I worked a bit on studying the effect of the new CPython JIT and more generally of performance for simple CPU bounded pure Python code.
I focused on a very simple benchmark involving only very simple pure Python:
def short_calcul(n):
result = 0
for i in range(1, n + 1):
result += i
return result
def long_calcul(num):
result = 0
for i in range(num):
result += short_calcul(i) - short_calcul(i)
return result
I’m not claiming that this code is representative of any real world Python CPU bounded code. One interest of this benchmark is that it involves only very simple tasks (loops, addition/subtractions of integers and function calls) so it should be relatively simple for compilers to accelerate it.
For example, for this benchmark PyPy 3.11 is 25 times faster than the system CPython 3.11 on Debian (compiled with GCC).
Unfortunately, the results are a bit depressing. The full code and full results are available here.
I used only solutions available without compiling the interpreters (installing Python with UV and Miniforge). I run these benchmarks only on Linux x86_64 (Debian). All Pythons used for this experiment have the GIL and everything is sequential.
Here are few important points:
- The compiler used to compile the interpreter has a non negligible effect (see cpython 3.13 installed with UV slow and not compiled with `--enable-experimental-jit=yes-off`` · Issue #535 · astral-sh/python-build-standalone · GitHub).
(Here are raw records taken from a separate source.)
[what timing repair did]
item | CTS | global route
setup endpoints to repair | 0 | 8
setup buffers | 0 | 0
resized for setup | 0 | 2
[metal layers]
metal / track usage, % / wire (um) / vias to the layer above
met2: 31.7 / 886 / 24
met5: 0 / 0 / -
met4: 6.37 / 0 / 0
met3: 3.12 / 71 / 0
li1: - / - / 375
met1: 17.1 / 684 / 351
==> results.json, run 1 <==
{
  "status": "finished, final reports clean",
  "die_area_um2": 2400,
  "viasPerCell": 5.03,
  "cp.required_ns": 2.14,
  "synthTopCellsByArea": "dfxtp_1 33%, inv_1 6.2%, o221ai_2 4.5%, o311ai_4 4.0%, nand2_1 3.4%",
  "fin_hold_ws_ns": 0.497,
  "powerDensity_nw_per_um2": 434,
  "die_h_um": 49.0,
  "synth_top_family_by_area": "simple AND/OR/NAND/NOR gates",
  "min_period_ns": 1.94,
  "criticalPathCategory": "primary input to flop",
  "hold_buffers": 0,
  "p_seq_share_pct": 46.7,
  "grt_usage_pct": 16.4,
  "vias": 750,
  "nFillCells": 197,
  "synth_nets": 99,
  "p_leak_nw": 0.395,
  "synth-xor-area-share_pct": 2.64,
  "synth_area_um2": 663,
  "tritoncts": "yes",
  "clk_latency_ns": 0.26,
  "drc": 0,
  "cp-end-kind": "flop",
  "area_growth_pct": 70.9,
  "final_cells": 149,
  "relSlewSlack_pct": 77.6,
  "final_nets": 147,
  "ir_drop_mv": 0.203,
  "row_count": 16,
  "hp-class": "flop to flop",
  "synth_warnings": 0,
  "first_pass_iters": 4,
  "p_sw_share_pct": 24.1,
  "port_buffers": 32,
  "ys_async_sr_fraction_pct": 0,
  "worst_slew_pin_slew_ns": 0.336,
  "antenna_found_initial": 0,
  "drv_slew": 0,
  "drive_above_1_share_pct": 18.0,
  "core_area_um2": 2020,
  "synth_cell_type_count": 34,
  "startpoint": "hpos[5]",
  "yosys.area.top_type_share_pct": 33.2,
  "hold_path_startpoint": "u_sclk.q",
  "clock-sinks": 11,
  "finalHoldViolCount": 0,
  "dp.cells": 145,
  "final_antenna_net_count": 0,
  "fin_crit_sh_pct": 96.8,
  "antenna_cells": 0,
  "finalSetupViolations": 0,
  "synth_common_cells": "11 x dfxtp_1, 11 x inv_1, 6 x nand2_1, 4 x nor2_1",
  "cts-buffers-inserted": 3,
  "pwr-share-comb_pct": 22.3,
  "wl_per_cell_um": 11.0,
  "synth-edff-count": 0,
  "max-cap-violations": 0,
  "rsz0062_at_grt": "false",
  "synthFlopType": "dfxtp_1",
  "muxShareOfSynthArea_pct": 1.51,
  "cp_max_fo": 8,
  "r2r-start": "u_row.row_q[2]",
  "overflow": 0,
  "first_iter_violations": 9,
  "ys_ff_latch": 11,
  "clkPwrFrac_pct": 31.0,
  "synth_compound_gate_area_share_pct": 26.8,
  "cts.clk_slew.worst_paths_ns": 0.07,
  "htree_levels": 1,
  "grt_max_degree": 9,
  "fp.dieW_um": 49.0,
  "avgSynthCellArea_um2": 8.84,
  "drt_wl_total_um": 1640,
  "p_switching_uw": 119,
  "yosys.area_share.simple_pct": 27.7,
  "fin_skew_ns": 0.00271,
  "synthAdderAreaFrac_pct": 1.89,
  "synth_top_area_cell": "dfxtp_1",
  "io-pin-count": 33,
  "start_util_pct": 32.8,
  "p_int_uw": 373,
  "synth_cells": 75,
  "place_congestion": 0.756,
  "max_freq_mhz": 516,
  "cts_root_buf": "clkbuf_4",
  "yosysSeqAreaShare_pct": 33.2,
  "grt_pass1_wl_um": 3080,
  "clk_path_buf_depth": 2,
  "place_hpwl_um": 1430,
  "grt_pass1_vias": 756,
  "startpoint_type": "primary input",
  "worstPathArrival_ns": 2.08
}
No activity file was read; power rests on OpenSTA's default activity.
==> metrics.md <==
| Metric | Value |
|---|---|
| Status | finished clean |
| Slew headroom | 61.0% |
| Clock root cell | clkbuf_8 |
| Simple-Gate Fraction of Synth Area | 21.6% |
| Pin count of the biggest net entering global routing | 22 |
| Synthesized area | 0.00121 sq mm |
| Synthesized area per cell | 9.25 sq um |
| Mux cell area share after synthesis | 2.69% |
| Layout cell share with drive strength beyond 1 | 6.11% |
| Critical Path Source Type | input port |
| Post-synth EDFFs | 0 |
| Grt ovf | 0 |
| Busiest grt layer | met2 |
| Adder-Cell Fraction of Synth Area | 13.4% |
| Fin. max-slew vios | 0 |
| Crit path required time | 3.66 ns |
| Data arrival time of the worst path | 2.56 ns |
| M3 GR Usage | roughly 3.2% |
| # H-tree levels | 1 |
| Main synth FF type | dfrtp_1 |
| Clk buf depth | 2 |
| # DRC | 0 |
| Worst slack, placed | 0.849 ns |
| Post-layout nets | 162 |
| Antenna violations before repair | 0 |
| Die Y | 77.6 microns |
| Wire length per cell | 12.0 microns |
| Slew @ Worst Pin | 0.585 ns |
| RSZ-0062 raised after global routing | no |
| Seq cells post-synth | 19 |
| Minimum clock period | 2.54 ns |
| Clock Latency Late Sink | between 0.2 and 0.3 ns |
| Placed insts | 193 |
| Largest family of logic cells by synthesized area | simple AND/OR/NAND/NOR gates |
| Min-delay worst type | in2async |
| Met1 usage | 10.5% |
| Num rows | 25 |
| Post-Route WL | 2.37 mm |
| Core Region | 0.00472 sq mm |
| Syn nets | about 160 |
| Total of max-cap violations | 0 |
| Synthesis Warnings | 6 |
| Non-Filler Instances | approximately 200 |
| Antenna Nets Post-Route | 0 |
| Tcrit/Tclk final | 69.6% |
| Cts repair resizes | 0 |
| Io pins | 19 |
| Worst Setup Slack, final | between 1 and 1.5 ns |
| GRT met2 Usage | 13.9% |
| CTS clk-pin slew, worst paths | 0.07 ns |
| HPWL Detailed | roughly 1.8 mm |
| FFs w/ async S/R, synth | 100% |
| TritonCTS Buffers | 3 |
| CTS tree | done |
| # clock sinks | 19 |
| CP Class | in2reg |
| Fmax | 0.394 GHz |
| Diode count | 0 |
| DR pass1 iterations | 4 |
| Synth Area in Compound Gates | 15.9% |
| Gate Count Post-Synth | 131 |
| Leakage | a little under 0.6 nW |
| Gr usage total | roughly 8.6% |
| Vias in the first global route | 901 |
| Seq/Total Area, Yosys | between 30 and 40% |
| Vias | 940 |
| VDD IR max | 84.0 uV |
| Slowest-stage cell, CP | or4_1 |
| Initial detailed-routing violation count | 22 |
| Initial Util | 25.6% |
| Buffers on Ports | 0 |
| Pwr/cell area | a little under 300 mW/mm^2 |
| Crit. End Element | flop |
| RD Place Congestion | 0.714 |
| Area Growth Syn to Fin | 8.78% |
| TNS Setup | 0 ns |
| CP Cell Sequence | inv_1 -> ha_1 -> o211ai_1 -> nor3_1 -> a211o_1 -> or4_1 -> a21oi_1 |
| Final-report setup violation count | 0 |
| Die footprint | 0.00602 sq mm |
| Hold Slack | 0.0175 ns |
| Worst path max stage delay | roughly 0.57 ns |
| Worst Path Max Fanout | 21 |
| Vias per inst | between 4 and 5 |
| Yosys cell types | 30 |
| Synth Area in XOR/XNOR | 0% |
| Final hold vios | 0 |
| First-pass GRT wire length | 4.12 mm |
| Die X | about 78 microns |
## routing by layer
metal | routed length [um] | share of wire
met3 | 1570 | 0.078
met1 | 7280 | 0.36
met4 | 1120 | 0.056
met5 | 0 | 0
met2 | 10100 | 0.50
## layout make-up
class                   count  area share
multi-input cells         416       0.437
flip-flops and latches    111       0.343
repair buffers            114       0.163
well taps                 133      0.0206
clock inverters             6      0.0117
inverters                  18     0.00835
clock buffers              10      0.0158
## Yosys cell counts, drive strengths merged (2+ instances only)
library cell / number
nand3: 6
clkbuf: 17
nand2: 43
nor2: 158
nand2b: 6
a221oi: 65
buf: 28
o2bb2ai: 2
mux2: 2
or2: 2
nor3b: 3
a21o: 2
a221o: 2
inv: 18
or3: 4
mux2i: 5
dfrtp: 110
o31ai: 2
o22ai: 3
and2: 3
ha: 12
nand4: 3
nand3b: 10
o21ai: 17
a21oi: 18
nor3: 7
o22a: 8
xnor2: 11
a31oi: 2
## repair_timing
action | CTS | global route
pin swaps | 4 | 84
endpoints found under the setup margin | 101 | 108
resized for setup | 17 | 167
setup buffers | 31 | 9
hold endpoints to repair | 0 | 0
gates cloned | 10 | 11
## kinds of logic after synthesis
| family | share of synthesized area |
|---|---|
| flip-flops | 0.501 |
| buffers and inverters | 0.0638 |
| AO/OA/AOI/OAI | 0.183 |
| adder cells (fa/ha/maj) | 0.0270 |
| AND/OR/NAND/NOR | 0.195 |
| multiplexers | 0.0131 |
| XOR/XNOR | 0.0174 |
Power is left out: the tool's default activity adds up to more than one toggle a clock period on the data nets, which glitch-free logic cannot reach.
File: src/rtl/volfrz_rdmux.sv
// Module: read-data multiplexer. Returns the freeze flag for the
// configuration address, a shadow byte for gated addresses, else zero.
// Assumes shadow_flat packs register i at bits i*DATA_W.
module volfrz_rdmux
    import volfrz_pkg::*;
#(
    parameter int NUM_GATED = 13
) (
    input  rd_sel_e                       rd_sel,
    input  logic [ADDR_W-1:0]             rd_idx,
    input  logic                          freeze_q,
    input  logic [NUM_GATED*DATA_W-1:0]   shadow_flat,
    output logic [DATA_W-1:0]             rdata
);
    // Select the byte addressed by the read selector and index.
    always_comb begin
        rdata = '0;
        case (rd_sel)
            RD_CFG:   rdata[FRZ_BIT] = freeze_q;
            RD_GATED: begin
                for (int i = 0; i < NUM_GATED; i++) begin
                    if (rd_idx == ADDR_W'(i)) rdata = shadow_flat[i*DATA_W +: DATA_W];
                end
            end
            default:  rdata = '0;
        endcase
    end
endmodule

File: src/rtl/vol_freeze_bank.sv
// Module: top of the freeze-gated volume and mute register bank.
// Register order: master high, master low, channels 0..NUM_CH-1, mute.
// Assumes one bus access per cycle and a synchronous active-low reset.
module vol_freeze_bank
    import volfrz_pkg::*;
#(
    parameter int NUM_CH = 10
) (
    input  logic                     clk,
    input  logic                     rst_n,
    input  logic [7:0]               bus_addr,
    input  logic [7:0]               bus_wdata,
    input  logic                     bus_we,
    output logic [7:0]               bus_rdata,
    output logic [15:0]              master_vol_o,
    output logic [NUM_CH*8-1:0]      chan_vol_o,
    output logic [7:0]               mute_o
);
    localparam int NUM_GATED = MASTER_B + NUM_CH + 1;
    localparam int MUTE_IDX  = NUM_GATED - 1;

    logic                          cfg_we;
    logic [NUM_GATED-1:0]          gated_we;
    rd_sel_e                       rd_sel;
    logic [ADDR_W-1:0]             rd_idx;
    logic                          freeze_q;
    logic                          commit;
    logic [NUM_GATED*DATA_W-1:0]   shadow_flat;
    logic [NUM_GATED*DATA_W-1:0]   live_flat;

    volfrz_decode #(.NUM_GATED(NUM_GATED)) u_dec (
        .addr     (bus_addr),
        .we       (bus_we),
        .cfg_we   (cfg_we),
        .gated_we (gated_we),
        .rd_sel   (rd_sel),
        .rd_idx   (rd_idx)
    );

    volfrz_ctrl u_ctrl (
        .clk      (clk),
        .rst_n    (rst_n),
        .cfg_we   (cfg_we),
        .frz_wbit (bus_wdata[FRZ_BIT]),
        .freeze_q (freeze_q),
        .commit   (commit)
    );

    // One double-buffered cell per gated register.
    for (genvar i = 0; i < NUM_GATED; i++) begin : g_cell
        volfrz_cell #(.W(DATA_W)) u_cell (
            .clk      (clk),
            .rst_n    (rst_n),
            .wr       (gated_we[i]),
            .wdata    (bus_wdata),
            .frozen   (freeze_q),
            .commit   (commit),
            .shadow_o (shadow_flat[i*DATA_W +: DATA_W]),
            .live_o   (live_flat[i*DATA_W +: DATA_W])
        );
    end

    volfrz_rdmux #(.NUM_GATED(NUM_GATED)) u_rd (
        .rd_sel      (rd_sel),
        .rd_idx      (rd_idx),
        .freeze_q    (freeze_q),
        .shadow_flat (shadow_flat),
        .rdata       (bus_rdata)
    );

    // Master volume: high byte at index 0, low byte at index 1.
    assign master_vol_o = {live_flat[0 +: DATA_W], live_flat[DATA_W +: DATA_W]};

    // Channel volumes follow the master bytes in address order.
    for (genvar k = 0; k < NUM_CH; k++) begin : g_chan
        assign chan_vol_o[k*8 +: 8] = live_flat[(MASTER_B+k)*DATA_W +: DATA_W];
    end

    assign mute_o = live_flat[MUTE_IDX*DATA_W +: DATA_W];
endmodule
**src/rtl/phy_mode_pkg.sv**
```systemverilog
package phy_mode_pkg;

  localparam int DATA_W    = 16;
  localparam int BIT_RST   = 15;
  localparam int BIT_LOOP  = 14;
  localparam int BIT_SPEED = 13;
  localparam int BIT_ANEN  = 12;
  localparam int BIT_PD    = 11;
  localparam int BIT_ISO   = 10;
  localparam int BIT_ANRS  = 9;
  localparam int BIT_DUP   = 8;

  localparam logic [DATA_W-1:0] WR_MASK =
    (DATA_W'(1) << BIT_LOOP) | (DATA_W'(1) << BIT_SPEED) | (DATA_W'(1) << BIT_ANEN) |
    (DATA_W'(1) << BIT_PD)   | (DATA_W'(1) << BIT_ISO)   | (DATA_W'(1) << BIT_DUP);

  typedef struct packed {
    logic wrFields;
    logic setRst;
    logic setAn;
    logic finishRst;
    logic finishAn;
  } modeStrobes_t;

  function automatic logic [DATA_W-1:0] defaultWord(input logic spd, input logic an,
                                                    input logic dup);
    logic [DATA_W-1:0] w;
    w = '0;
    w[BIT_SPEED] = spd;
    w[BIT_ANEN]  = an;
    w[BIT_DUP]   = dup;
    return w;
  endfunction

endpackage

```
**src/rtl/phy_mode_ctrl.sv**
```systemverilog
module phy_mode_ctrl
  import phy_mode_pkg::*;
#(
  parameter int ADDR_W  = 5,
  parameter int MY_ADDR = 0
) (
  input  logic              clk,
  input  logic              rstN,
  input  logic [ADDR_W-1:0] regAddr,
  input  logic              regWrEn,
  input  logic              wrRstBit,
  input  logic              wrAnBit,
  input  logic              rstPending,
  input  logic              anPending,
  input  logic              anEnStored,
  input  logic              swRstDone,
  input  logic              anStarted,
  output logic              rdSel,
  output modeStrobes_t      stb,
  output logic              swRstStart,
  output logic              anRestartStart
);

  localparam logic [ADDR_W-1:0] HIT_ADDR = ADDR_W'(MY_ADDR);

  logic wrHit;

  always_comb begin
    rdSel         = (regAddr == HIT_ADDR);
    wrHit         = regWrEn && rdSel;
    stb.finishRst = rstPending && swRstDone;
    stb.finishAn  = anPending && anStarted;
    stb.wrFields  = wrHit && !stb.finishRst;
    stb.setRst    = wrHit && wrRstBit && !rstPending;
    // a reset request in the same write wins over the restart
    stb.setAn     = wrHit && wrAnBit && !wrRstBit && anEnStored && !anPending
                    && !stb.finishRst;
  end

  always_ff @(posedge clk) begin
    if (!rstN) begin
      swRstStart     <= 1'b0;
      anRestartStart <= 1'b0;
    end else begin
      swRstStart     <= stb.setRst;
      anRestartStart <= stb.setAn;
    end
  end

endmodule

```
**src/rtl/phy_mode_dp.sv**
```systemverilog
module phy_mode_dp
  import phy_mode_pkg::*;
(
  input  logic              clk,
  input  logic              rstN,
  input  modeStrobes_t      stb,
  input  logic              rdSel,
  input  logic [DATA_W-1:0] regWrData,
  input  logic              strapSpeed100,
  input  logic              strapAnEn,
  input  logic              strapFullDuplex,
  input  logic              pdPinN,
  input  logic              anSpeed100,
  input  logic              anFullDuplex,
  output logic [DATA_W-1:0] regRdData,
  output logic              rstPending,
  output logic              anPending,
  output logic              anEnStored,
  output logic              effSpeed100,
  output logic              effFullDuplex,
  output logic              loopbackEn,
  output logic              isolateEn,
  output logic              powerDown
);

  logic [DATA_W-1:0] ctlWord;
  logic [DATA_W-1:0] nextWord;
  logic [DATA_W-1:0] viewWord;

  always_comb begin
    nextWord = ctlWord;
    if (stb.finishRst) begin
      nextWord = defaultWord(strapSpeed100, strapAnEn, strapFullDuplex);
    end else begin
      if (stb.wrFields) nextWord = (ctlWord & ~WR_MASK) | (regWrData & WR_MASK);
      if (stb.setRst) nextWord[BIT_RST] = 1'b1;
      if (stb.setAn) nextWord[BIT_ANRS] = 1'b1;
      else if (stb.finishAn) nextWord[BIT_ANRS] = 1'b0;
    end
    if (!pdPinN) nextWord[BIT_PD] = 1'b1;
  end

  always_ff @(posedge clk) begin
    if (!rstN) ctlWord <= defaultWord(strapSpeed100, strapAnEn, strapFullDuplex);
    else       ctlWord <= nextWord;
  end

  always_comb begin
    viewWord         = ctlWord;
    viewWord[BIT_PD] = ctlWord[BIT_PD] | ~pdPinN;
    regRdData        = rdSel ? viewWord : '0;
    rstPending       = ctlWord[BIT_RST];
    anPending        = ctlWord[BIT_ANRS];
    anEnStored       = ctlWord[BIT_ANEN];
    effSpeed100      = ctlWord[BIT_ANEN] ? anSpeed100   : ctlWord[BIT_SPEED];
    effFullDuplex    = ctlWord[BIT_ANEN] ? anFullDuplex : ctlWord[BIT_DUP];
    loopbackEn       = ctlWord[BIT_LOOP];
    isolateEn        = ctlWord[BIT_ISO];
    powerDown        = viewWord[BIT_PD];
  end

endmodule

```
**src/rtl/phy_mode_ctl.sv**
```systemverilog
module phy_mode_ctl
  import phy_mode_pkg::*;
#(
  parameter int ADDR_W  = 5,
  parameter int MY_ADDR = 0
) (
  input  logic              clk,
  input  logic              rstN,
  input  logic [ADDR_W-1:0] regAddr,
  input  logic              regWrEn,
  input  logic [15:0]       regWrData,
  output logic [15:0]       regRdData,
  input  logic              strapSpeed100,
  input  logic              strapAnEn,
  input  logic              strapFullDuplex,
  input  logic              pdPinN,
  input  logic              swRstDone,
  input  logic              anStarted,
  input  logic              anSpeed100,
  input  logic              anFullDuplex,
  output logic              swRstStart,
  output logic              anRestartStart,
  output logic              effSpeed100,
  output logic              effFullDuplex,
  output logic              loopbackEn,
  output logic              isolateEn,
  output logic              powerDown,
  output logic              anEnable
);

  modeStrobes_t stb;
  logic rdSel, rstPending, anPending, anEnStored;

  phy_mode_ctrl #(.ADDR_W(ADDR_W), .MY_ADDR(MY_ADDR)) ctrl (
    .clk(clk), .rstN(rstN), .regAddr(regAddr), .regWrEn(regWrEn),
    .wrRstBit(regWrData[BIT_RST]), .wrAnBit(regWrData[BIT_ANRS]),
    .rstPending(rstPending), .anPending(anPending), .anEnStored(anEnStored),
    .swRstDone(swRstDone), .anStarted(anStarted), .rdSel(rdSel), .stb(stb),
    .swRstStart(swRstStart), .anRestartStart(anRestartStart)
  );

  phy_mode_dp dp (
    .clk(clk), .rstN(rstN), .stb(stb), .rdSel(rdSel), .regWrData(regWrData),
    .strapSpeed100(strapSpeed100), .strapAnEn(strapAnEn),
    .strapFullDuplex(strapFullDuplex), .pdPinN(pdPinN),
    .anSpeed100(anSpeed100), .anFullDuplex(anFullDuplex),
    .regRdData(regRdData), .rstPending(rstPending), .anPending(anPending),
    .anEnStored(anEnStored), .effSpeed100(effSpeed100),
    .effFullDuplex(effFullDuplex), .loopbackEn(loopbackEn),
    .isolateEn(isolateEn), .powerDown(powerDown)
  );

  assign anEnable = anEnStored;

endmodule

```
File: config.mk
export PLATFORM = sky130hd
export DESIGN_NAME = cmd_frame_rx
export DESIGN_NICKNAME = d
export VERILOG_FILES = /design/src/rtl/cmd_frame_rx.sv
export SDC_FILE = /design/constraint.sdc
export NUM_CORES = 1
export LEC_CHECK = 0
export BUFFER_PORTS_ARGS = -buffer_cell sky130_fd_sc_hd__buf_2
export CORE_MARGIN = 4
export CORE_UTILIZATION = 40
export DETAILED_ROUTE_END_ITERATION = 10
export RECOVER_POWER = 25
export REMOVE_ABC_BUFFERS = 1
export SETUP_SLACK_MARGIN = 0.1
export SLEW_MARGIN = 20
export SYNTH_ARGS = -nofsm -noshare
export SYNTH_HDL_FRONTEND = slang
export SYNTH_SLANG_ARGS = --single-unit
File: constraint.sdc
create_clock -name clk -period 2.2 [get_ports clk]
set_input_delay 0.11 -clock clk [delete_from_list [all_inputs] [get_ports clk]]
set_output_delay 0.11 -clock clk [all_outputs]
set_load 0.05 [all_outputs]
<file path="src/rtl/trie_nn_pkg.sv">
package trie_nn_pkg;

    localparam int MAP_BITS   = 256;
    localparam int PTR_W      = 24;
    localparam int LANE_W     = 32;
    localparam int LANES      = MAP_BITS / LANE_W;
    localparam int KEY_W      = $clog2(MAP_BITS);
    localparam int POS_W      = $clog2(LANE_W);
    localparam int SEL_W      = KEY_W - POS_W;
    localparam int CNT_W      = $clog2(LANE_W + 1);
    localparam int PFX_W      = $clog2(MAP_BITS + 1);
    localparam int NODE_BYTES = 64;
    localparam int NODE_SH    = $clog2(NODE_BYTES);
    localparam int ADD_W      = PTR_W + 1;
    localparam logic [PTR_W-1:0] PTR_MAX = {PTR_W{1'b1}};

    typedef logic [CNT_W-1:0] lane_cnt_t;

    typedef struct packed {
        logic                        valid;
        logic                        hit;
        logic [SEL_W-1:0]            lane;
        lane_cnt_t                   part;
        logic [LANES-1:0][CNT_W-1:0] lane_cnt;
        logic [PTR_W-1:0]            base_ptr;
        logic [PTR_W-1:0]            fail_ptr;
        logic [PTR_W-1:0]            rule_ptr;
    } stage1_t;

    function automatic lane_cnt_t count_ones(input logic [LANE_W-1:0] v);
        lane_cnt_t acc;
        acc = '0;
        for (int i = 0; i < LANE_W; i++) begin
            acc = acc + lane_cnt_t'(v[i]);
        end
        return acc;
    endfunction

    function automatic logic [PTR_W-1:0] clamp_add(input logic [PTR_W-1:0] a,
                                                    input logic [PFX_W-1:0] n);
        logic [ADD_W-1:0] wide;
        wide = {1'b0, a} + ADD_W'({n, {NODE_SH{1'b0}}});
        return wide[ADD_W-1] ? PTR_MAX : wide[PTR_W-1:0];
    endfunction

endpackage

</file>
<file path="src/rtl/trie_lane_counter.sv">
module trie_lane_counter
    import trie_nn_pkg::*;
(
    input  logic [MAP_BITS-1:0]       map_i,
    output logic [LANES-1:0][CNT_W-1:0] cnt_o
);
    for (genvar g = 0; g < LANES; g++) begin : g_lane
        assign cnt_o[g] = count_ones(map_i[g*LANE_W +: LANE_W]);
    end
endmodule

</file>
<file path="src/rtl/trie_bit_probe.sv">
module trie_bit_probe
    import trie_nn_pkg::*;
(
    input  logic [MAP_BITS-1:0] map_i,
    input  logic [KEY_W-1:0]    key_i,
    output logic                hit_o,
    output logic [SEL_W-1:0]    lane_o,
    output lane_cnt_t           part_o
);
    logic [POS_W-1:0]  pos;
    logic [LANE_W-1:0] word;
    logic [LANE_W-1:0] below;

    always_comb begin
        lane_o = key_i[KEY_W-1:POS_W];
        pos    = key_i[POS_W-1:0];
        word   = map_i[lane_o*LANE_W +: LANE_W];
        below  = (LANE_W'(1) << pos) - LANE_W'(1);
        hit_o  = word[pos];
        part_o = count_ones(word & below);
    end
endmodule

</file>
<file path="src/rtl/trie_next_addr.sv">
module trie_next_addr
    import trie_nn_pkg::*;
(
    input  stage1_t           s_i,
    output logic [PTR_W-1:0]  addr_o
);
    logic [PFX_W-1:0] prefix;

    always_comb begin
        prefix = PFX_W'(s_i.part);
        for (int r = 0; r < LANES; r++) begin
            if (SEL_W'(r) < s_i.lane) begin
                prefix = prefix + PFX_W'(s_i.lane_cnt[r]);
            end
        end
        addr_o = s_i.hit ? clamp_add(s_i.base_ptr, prefix) : s_i.fail_ptr;
    end
endmodule

</file>
<file path="src/rtl/trie_next_node.sv">
module trie_next_node
    import trie_nn_pkg::*;
(
    input  logic                 clk,
    input  logic                 rst,
    input  logic                 in_valid,
    input  logic [MAP_BITS-1:0]  in_map,
    input  logic [PTR_W-1:0]     in_base,
    input  logic [PTR_W-1:0]     in_fail,
    input  logic [PTR_W-1:0]     in_rules,
    input  logic [KEY_W-1:0]     in_key,
    output logic                 out_valid,
    output logic                 out_hit,
    output logic [PTR_W-1:0]     out_addr,
    output logic [PTR_W-1:0]     out_rules
);
    stage1_t                     s1_d, s1_q;
    logic [LANES-1:0][CNT_W-1:0] lane_cnt;
    logic                        probe_hit;
    logic [SEL_W-1:0]            probe_lane;
    lane_cnt_t                   probe_part;
    logic [PTR_W-1:0]            next_addr;

    trie_lane_counter u_cnt (
        .map_i (in_map),
        .cnt_o (lane_cnt)
    );

    trie_bit_probe u_probe (
        .map_i  (in_map),
        .key_i  (in_key),
        .hit_o  (probe_hit),
        .lane_o (probe_lane),
        .part_o (probe_part)
    );

    always_comb begin
        s1_d.valid    = in_valid;
        s1_d.hit      = probe_hit;
        s1_d.lane     = probe_lane;
        s1_d.part     = probe_part;
        s1_d.lane_cnt = lane_cnt;
        s1_d.base_ptr = in_base;
        s1_d.fail_ptr = in_fail;
        s1_d.rule_ptr = in_rules;
    end

    always_ff @(posedge clk) begin
        if (rst) s1_q <= '0;
        else     s1_q <= s1_d;
    end

    trie_next_addr u_addr (
        .s_i    (s1_q),
        .addr_o (next_addr)
    );

    always_ff @(posedge clk) begin
        if (rst) begin
            out_valid <= 1'b0;
            out_hit   <= 1'b0;
            out_addr  <= '0;
            out_rules <= '0;
        end else begin
            out_valid <= s1_q.valid;
            out_hit   <= s1_q.valid & s1_q.hit;
            out_addr  <= next_addr;
            out_rules <= s1_q.rule_ptr;
        end
    end


    valid_follow_chk: assert property (@(posedge clk) disable iff (rst)
        s1_q.valid |=> out_valid);


    no_ghost_chk: assert property (@(posedge clk) disable iff (rst)
        !s1_q.valid |=> !out_valid);


    miss_fail_chk: assert property (@(posedge clk) disable iff (rst)
        (s1_q.valid && !s1_q.hit) |=> (out_addr == $past(s1_q.fail_ptr)));


    no_wrap_chk: assert property (@(posedge clk) disable iff (rst)
        (out_valid && out_hit) |-> (out_addr >= $past(s1_q.base_ptr)));


    rules_pass_chk: assert property (@(posedge clk) disable iff (rst)
        out_valid |-> (out_rules == $past(s1_q.rule_ptr)));


    hit_gated_chk: assert property (@(posedge clk) disable iff (rst)
        !out_valid |-> !out_hit);
endmodule

</file>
- The CPython JIT still has a relatively small effect on this benchmark. Even for the best case (3.13 from conda-forge), the speedup related to the JIT is only of x1.2, compared to x25 with PyPy!
- If we compare only Python provided by UV, 3.14a6 is a bit faster than 3.13 (x1.2) but actually approximately as fast as 3.11 (x1.05 to be more accurate).
For such simple code, this is in my humble opinion quite disappointing. PyPy is still more than 22 times faster than the best CPython result (Python 3.13 from conda-forge with the JIT). And let’s not talk about other languages…
It seems to indicate that the CPython JIT does not manage to avoid boxing/unboxing of integers.
I have few questions about these results:
- Is it possible to get information on what happens internally with the CPython JIT with this code? What is wrong in this case?
- Is there a chance that a future version of the CPython JIT will really accelerate such kind of pure Python CPU bounded code?
- For 3.14 (compiled with Clang), the JIT has in practice no measurable effect. Is it related to the new interpreter using tail calls?
- Are there examples for which the CPython JIT leads to a non negligible speedup?